On January 31, 2023, US Wellness, a comprehensive wellness services company, announced that it had experienced a data security incident. The incident affected certain personal and/or protected health information (PHI) of some of the company's clients.
The incident was caused by a vulnerability in a third-party vendor's software that was used by US Wellness to manage its customer data. The vulnerability allowed an unauthorized individual to access and download a limited amount of PHI from the vendor's servers.
The affected PHI included names, addresses, dates of birth, member ID numbers, and other demographic information. However, no financial information or medical records were affected.
US Wellness has taken steps to secure its systems and prevent future incidents. The company has also notified the affected individuals and offered them free credit monitoring services.
How the data breach happened
The data breach was caused by a vulnerability in a third-party vendor's software that was used by US Wellness to manage its customer data. The vulnerability allowed an unauthorized individual to access and download a limited amount of PHI from the vendor's servers.
The vulnerability was discovered by the vendor and patched on January 31, 2023. However, the unauthorized individual had already accessed and downloaded the PHI before the vulnerability was patched.
What information was affected
The affected PHI included names, addresses, dates of birth, member ID numbers, and other demographic information. However, no financial information or medical records were affected.
What US Wellness is doing to protect its customers
US Wellness has taken steps to secure its systems and prevent future incidents. These steps include:
Encrypting all PHI stored on its systems
Implementing multi-factor authentication for all users
Conducting regular security audits
US Wellness has also notified the affected individuals and offered them free credit monitoring services.

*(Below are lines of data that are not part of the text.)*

## flow/run.sh

```bash
#!/bin/bash
# OpenROAD 26Q1-2900-gdf79404cd8, Yosys 0.63+post, stock flow scripts
make -C /OpenROAD-flow-scripts/flow DESIGN_CONFIG=/design/flow/config.mk WORK_HOME=/design/flow/orfs finish
```

## flow/config.mk

```make
export PLATFORM = sky130hd
export DESIGN_NAME = srl8_to_64
export DESIGN_NICKNAME = srl8_to_64
export VERILOG_FILES = /design/flow/design.v
export SDC_FILE = /design/flow/constraint.sdc
export NUM_CORES = 4
export LEC_CHECK = 1
export CORE_UTILIZATION = 40
```

## flow/constraint.sdc

```tcl
current_design srl8_to_64

set clk_period 9.8
set clk_io_pct 0.2

create_clock -name clk0 -period $clk_period [get_ports {clk}]

set non_clock_inputs [all_inputs -no_clocks]
set_input_delay [expr $clk_period * $clk_io_pct] -clock clk0 $non_clock_inputs
set_output_delay [expr $clk_period * $clk_io_pct] -clock clk0 [all_outputs]
```

## flow/design.v

```verilog
`timescale 1ns / 1ps
module slower(
input CLK,
input SLOWCLK,
input RESET,
output EN_OUT
    );
	reg internal_rst;
	reg cur;
	always @(posedge CLK)
	begin
		if (RESET == 1'b1)
		begin
			cur <= 1'b0;
			internal_rst <= 1'b0;
		end
		else
		begin
			if (SLOWCLK == cur) 
			begin
				cur <= ~cur;
				internal_rst <= 1'b1;
			end
			else if (internal_rst == 1'b1)
			begin
				internal_rst <= 1'b0;
			end
		end
	end
	assign EN_OUT = internal_rst;
endmodule
(* FSM_ENCODING="gray" *)
(* FSM_STYLE="bram" *)
module srl8_to_64(clk, enable, reset, dataIn, ready, result); 
	input clk, enable, reset; 
	input [7:0] dataIn; 
	output ready; 
	output [63:0] result; 
	reg [7:0] regBank[7:0]; 
	reg [3:0] status_int;
	integer i; 
	parameter s1=0, s2=1, s3=2, s4=3, s5=4, s6=5, s7=6, s8=7, s9=8; 
	always @(posedge clk)
	begin
		if (reset == 1)
		begin
			status_int <= s1;
		end else 
		if (enable == 0)
		begin
			regBank[0] <= dataIn; 
			for (i=7; i>0; i=i-1) begin 
				regBank[i] <= regBank[i-1]; 
			end 
		end
		case (status_int)
			s1: if (enable == 0)status_int <= s2;
			s2: if (enable == 0)status_int <= s3;
			s3: if (enable == 0)status_int <= s4;
			s4: if (enable == 0)status_int <= s5;
			s5: if (enable == 0)status_int <= s6;
			s6: if (enable == 0)status_int <= s7;
			s7: if (enable == 0)status_int <= s8;
			s8: if (enable == 0)status_int <= s9;
			s9: begin
				if (enable == 0) 
					status_int <= s2;
				else
					status_int <= s1;
				end
			default: status_int <= s1;
		endcase
	end
	assign result = (status_int == s9) ? {regBank[7], regBank[6], regBank[5], regBank[4], regBank[3], regBank[2], regBank[1], regBank[0]} : 64'h0; 
	assign ready = (status_int == s9) ? 1'b0 : 1'b1;
endmodule
```

==> flow_summary_export.csv <==
group,metric,value,unit
run_status,status,"finished clean",
clock_network,cts_sinks,68,
sta,worstMarginPinSlew,0.8191,ns
routing,routed_wl,4087,um
pwr,powerDensity,168.0,nW/um2
pwr,p_leak,1.260,nW
global_routing,grtUsageMet1,20.68,%
sta,hold_viol,0,
routing,num_vias,1451,
clock_network,clock_path_buffers,2,
placement,routabilityCongestion,0.6936,
clock_network,ctsHoldBuffers,0,
job,cap_violations,0,
sta,min_period,4.110,ns
pwr,irDropWorstVdd,0.09375,mV
clock_network,insertion_delay,0.33,ns
global_routing,grt_antenna_before_repair,0,
clock_network,cts_buffers,9,
clock_network,cts_setup_buffers,0,
synthesis,yosys_area,2650,um2
critical_path,criticalPathCategory,"flip-flop to primary output",
global_routing,grt_max_degree,66,
global_routing,grt_util_met2,18.33,%
routing,viasPerCell,4.534,
die,dieArea,6955,um2
cells_and_area,syn2layout_area_growth,37.87,%
routing,wl_per_cell,12.77,um
sta,skew,0.006117,ns
die,die_w,83.40,um
global_routing,grt-ovfl-total,0,
synthesis,synth-edff-count,64,
routing,route.detailed.drc,0,
clock_network,clock-root-buffer,"clkbuf_8",
synthesis,ys.flops,68,
synthesis,syn_area,2650,um2
sta,slew_headroom,45.39,%
synthesis,synth_warnings,2,
job,log.warning_count,25,
sta,period_used_share,41.94,%
placement,port_buffers,75,
clock_network,clkTransAtPathRegs,0.07,ns
synthesis,yosys.stat.seqShare,75.54,%
worst_hold_path,holdCritPathClass,"flip-flop to flip-flop",
synthesis,yosys-top-cells-count,"edfxtp_1, and2_2, and2_1",
synthesis,syn_avg_cell_area,16.88,um2
critical_path,crit_path_end_kind,"primary output",
synthesis,synth_cell_types,22,
die,placementRows,29,
clock_network,cts_resized,0,
synthesis,most_common_cell,"edfxtp_1",
synthesis,synth.top_cell.area_share,72.52,%
routing,drtPass1Iterations,3,
routing,drt_iter0_drc,68,
synthesis,ff_type,"edfxtp_1",
cells_and_area,final_util,57.21,%
critical_path,critPathMaxFanout,65,
die,initial_utilization,41.50,%
synthesis,yosys.area.top_type,"edfxtp_1",
global_routing,grt_pass1_wl,6458,um
sta,tns,0,ns
routing,ant_nets,0,
critical_path,crit_arrival,2.15,ns
global_routing,top_usage_layer,"met1",
placement,hpwl,2311,um
synthesis,synth-async-reset-ratio,0,%
routing,diodes,0,
critical_path,start_kind,"flip-flop",
sta,rsz0062_at_grt,"false",
cells_and_area,drive_gt1_share,22.22,%
synthesis,ys_cells,157,
global_routing,first_global_vias,1454,
sta,drv_slew,0,
synthesis,synthCells,157,
sta,finalSetupViolations,0,
die,io_pins,76,
clock_network,tritoncts,"built",
synthesis,area_leaders,"edfxtp_1, and2_2, and2_1",
critical_path,critPathRequiredTime,7.84,ns
global_routing,gr-usage-met3,5.550,%
global_routing,grt_usage,12.69,%
pwr,p_total,613.7,uW
sta,max_freq,243.3,MHz
die,coreArea,6386,um2
clock_network,h-tree-depth,3,
die,die_h,83.40,um
[power breakdown]
group | internal, mW | leakage [nW] | switching [mW] | total [mW]
Clock | 0.142 | 0.0989 | 0.101 | 0.243
Sequential | 0.333 | 0.634 | 0.0114 | 0.345
Combinational | 0.0149 | 0.528 | 0.0113 | 0.0262
[cell usage in the layout, fill, tap and decap left out, drive strengths merged, types with 2 or more instances in the layout]
| master | netlist | routed |
|---|---|---|
| clkdlybuf4s50 | 0 | 75 |
| and2 | 64 | 64 |
| dfxtp | 4 | 4 |
| a21oi | 2 | 2 |
| nand2b | 2 | 2 |
| clkbuf | 1 | 9 |
| bufinv | 0 | 2 |
| inv | 2 | 2 |
| edfxtp | 64 | 64 |
| clkinv | 0 | 2 |
| clkinvlp | 0 | 3 |
| buf | 6 | 2 |
[worst paths after layout]
kind,startpoint,end,slack [ns],cells past startpoint
worst max-delay path,status_int[1],result[27],5.69,4
worst min-delay path,regBank[4][4],regBank[5][4],0.44,0
worst max register to register,status_int[0],status_int[1],8.76,2
worst min register to register,regBank[4][4],regBank[5][4],0.44,0
[state kept, by name, summed over array words and instances (netlist names)]
signal,cells
status_int,4
regBank,64
[layout make-up]
type | count | area, um2
well taps | 77 | 96.34
multi-input cells | 80 | 566.8
inverters | 2 | 7.507
repair buffers | 77 | 765.7
fillers | 512 | 2733
clock buffers | 9 | 123.9
flip-flops and latches | 68 | 2002
clock inverters | 7 | 91.34
[per-layer routing]
layer  share of wire (%)  up-vias  wire length (um)
li1                    -      709                 -
met1                  46      670              1878
met2                  43       67              1756
met3                  10        5               409
met4                 1.1        0                43
met5                   0        -                 0
[worst max-delay path, cell delays in order (launching register included)]
cell,delay (ns)
dfxtp_1,0.38
nor4b_4,0.28
buf_4,0.44
and2_2,0.24
clkdlybuf4s50_1,0.46
[kinds of logic after synthesis]
logic type	count (synthesis)	share of synthesized area, %
flip-flops	68	75.54
AND/OR/NAND/NOR	73	19.07
buffers and inverters	9	3.683
AND-OR/OR-AND	7	1.700
[through the flow]
stage	setup slack, ns	std cells	instance area, um2	hold WS, ns
after global routing	5.517	320	3654	0.4429
after global placement	6.016	304	3438	0.4180
after floorplan	4.670	157	2650	0.4173
after detailed placement	6.022	304	3438	0.4228
after CTS	5.630	320	3654	0.4380
final	5.690	320	3654	0.4367
Power and IR drop assume default switching activity.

What you can do to protect yourself
If you are one of the individuals affected by the US Wellness data breach, there are a few things you can do to protect yourself:
Sign up for free credit monitoring services: US Wellness is offering free credit monitoring services to all affected individuals. This will help you to detect any unauthorized activity on your credit report.
Place a fraud alert on your credit report: A fraud alert is a free service that tells creditors to take extra steps to verify your identity before opening a new account in your name.

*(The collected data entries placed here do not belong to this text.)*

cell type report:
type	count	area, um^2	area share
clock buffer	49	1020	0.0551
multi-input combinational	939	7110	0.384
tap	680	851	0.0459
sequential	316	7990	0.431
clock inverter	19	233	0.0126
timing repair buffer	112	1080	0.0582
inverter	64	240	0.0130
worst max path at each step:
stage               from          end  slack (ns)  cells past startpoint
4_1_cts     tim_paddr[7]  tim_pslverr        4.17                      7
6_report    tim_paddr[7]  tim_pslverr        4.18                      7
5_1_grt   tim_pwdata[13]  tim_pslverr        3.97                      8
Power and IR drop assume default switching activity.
$ cat ./design.v
module FIFO #(
	  parameter ADDR_WIDTH = 4,
	  parameter DATA_WIDTH = 8
	  )(
		input logic clk, reset,
		input logic read, write,
		input logic [DATA_WIDTH-1:0] data_in,
		output logic empty, full,
		output logic [DATA_WIDTH-1:0] data_out
	   );
	logic [ADDR_WIDTH-1:0] r_addr, w_addr;
	logic wr_en;
	FIFO_Control #(ADDR_WIDTH) FC (.*);
	reg_file #(ADDR_WIDTH, DATA_WIDTH) memory (.*);
endmodule 
module FIFO_Control #(
		parameter depth = 4
		)(
		input logic clk, reset,
		input logic read, write,
		output logic wr_en,
		output logic empty, full,
		output logic [depth-1:0] r_addr, w_addr
		);
	logic [4:0] count, count_next;  
	logic [depth-1:0] rd_ptr, wr_ptr;  
	always_comb begin
		empty = (count == 0);
		full = (count == 2**depth);
	end
	assign wr_en = write & (~full | read);
	always_comb begin
		wr_ptr = w_addr; 
		rd_ptr = r_addr;
		count_next = count;
		case ({read, write})
			2'b11: 
			begin
				wr_ptr = (w_addr + 1) % (2**depth); 
				rd_ptr = (r_addr + 1) % (2**depth);
			end
			2'b10:
			begin
				if (~empty) begin 
					rd_ptr = (r_addr + 1) % (2**depth);
					count_next = count - 1;
				end
			end
			2'b01:
			begin
				if (~full) begin 
					wr_ptr = (w_addr + 1) % (2**depth); 
					count_next = count + 1;
				end
			end
			2'b00: ;  
		endcase
	end
	always_ff @(posedge clk) begin
		if (reset) begin
			count <= 0;
			r_addr <= 0;
			w_addr <= 0;
		end
		else begin
			r_addr <= rd_ptr;
			w_addr <= wr_ptr;
			count <= count_next;
		end
	end
endmodule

Review your credit report for any unauthorized activity: You can get a free copy of your credit report from each of the three major credit bureaus once per year at annualcreditreport.com.

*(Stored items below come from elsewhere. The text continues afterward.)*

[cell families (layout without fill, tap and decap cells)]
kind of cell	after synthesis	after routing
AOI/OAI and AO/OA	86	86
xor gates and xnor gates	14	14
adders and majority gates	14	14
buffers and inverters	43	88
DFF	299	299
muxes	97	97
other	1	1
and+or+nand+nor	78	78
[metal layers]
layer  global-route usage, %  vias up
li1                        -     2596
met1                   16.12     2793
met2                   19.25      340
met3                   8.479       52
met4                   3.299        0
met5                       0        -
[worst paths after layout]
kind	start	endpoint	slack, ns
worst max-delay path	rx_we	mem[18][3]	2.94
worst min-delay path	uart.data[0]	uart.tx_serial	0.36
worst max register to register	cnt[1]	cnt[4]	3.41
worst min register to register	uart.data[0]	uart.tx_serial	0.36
==> ./config.mk <==
export PLATFORM = sky130hd
export DESIGN_NAME = hexdisp
export DESIGN_NICKNAME = hexdisp
export VERILOG_FILES = /design/flow/design.v
export SDC_FILE = /design/flow/constraint.sdc
export NUM_CORES = 4
export LEC_CHECK = 1
export CORE_UTILIZATION = 30
==> ./constraint.sdc <==
current_design hexdisp

set clk_period 1.6
set clk_io_pct 0.2

create_clock -name clk0 -period $clk_period

set non_clock_inputs [all_inputs -no_clocks]
set_input_delay [expr $clk_period * $clk_io_pct] -clock clk0 $non_clock_inputs
set_output_delay [expr $clk_period * $clk_io_pct] -clock clk0 [all_outputs]
==> ./design.v <==
module hexdisp(inword, outword);
   parameter HEX_DIGITS = 8;
   parameter SEGS_PER_DIGIT = 7;
   input [(HEX_DIGITS * 4 - 1):0] inword;
   output [(HEX_DIGITS * SEGS_PER_DIGIT - 1):0] outword;
   generate
      genvar 			   i;
      for (i = 0; i < HEX_DIGITS; i = i + 1)
	begin: for_digits
	   hexdigit7seg H(.nibble(inword[(4*i + 3):(4*i)]), .sseg(outword[(SEGS_PER_DIGIT*i + SEGS_PER_DIGIT - 1):(SEGS_PER_DIGIT*i)]));
	end
   endgenerate
endmodule  
module hexdigit7seg(nibble, sseg);
   input [3:0] nibble;
   output [6:0] sseg;
   reg [6:0] 	segment;
   assign sseg = ~segment;
   always @(*)
     case(nibble)
       4'b0000: segment <= 7'b1111110;
       4'b0001: segment <= 7'b0110000;
       4'b0010: segment <= 7'b1101101;
       4'b0011: segment <= 7'b1111001;
       4'b0100: segment <= 7'b0110011;
       4'b0101: segment <= 7'b1011011;
       4'b0110: segment <= 7'b1011111;
       4'b0111: segment <= 7'b1110000;
       4'b1000: segment <= 7'b1111111;
       4'b1001: segment <= 7'b1111011;
       4'b1010: segment <= 7'b1110111;
       4'b1011: segment <= 7'b0011111;
       4'b1100: segment <= 7'b1001110;
       4'b1101: segment <= 7'b0111101;
       4'b1110: segment <= 7'b1001111;
       4'b1111: segment <= 7'b1000111;
     endcase
endmodule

Be vigilant about your personal information: Be careful about who you share your personal information with, and make sure to use strong passwords and security practices.
How to protect yourself from data breaches
There are a few things you can do to protect yourself from data breaches:
Use strong passwords and security practices: This includes using different passwords for different accounts, and making sure your passwords are difficult to guess.
Be careful about what information you share online: Only share your personal information with trusted websites and organizations.
Keep your software up to date: Software updates often include security patches that can help to protect your devices from malware and other threats.
Be aware of the latest scams and phishing attacks: Scammers and phishers are constantly coming up with new ways to trick people into giving up their personal information. Be aware of the latest scams and phishing attacks, and don't click on links or open attachments from unknown senders.
By following these tips, you can help to protect yourself from data breaches.
Conclusion
The US Wellness data breach is a reminder that even the most secure companies can be vulnerable to cyberattacks. However, by following the tips above, you can help to protect yourself from data breaches and the consequences that can follow.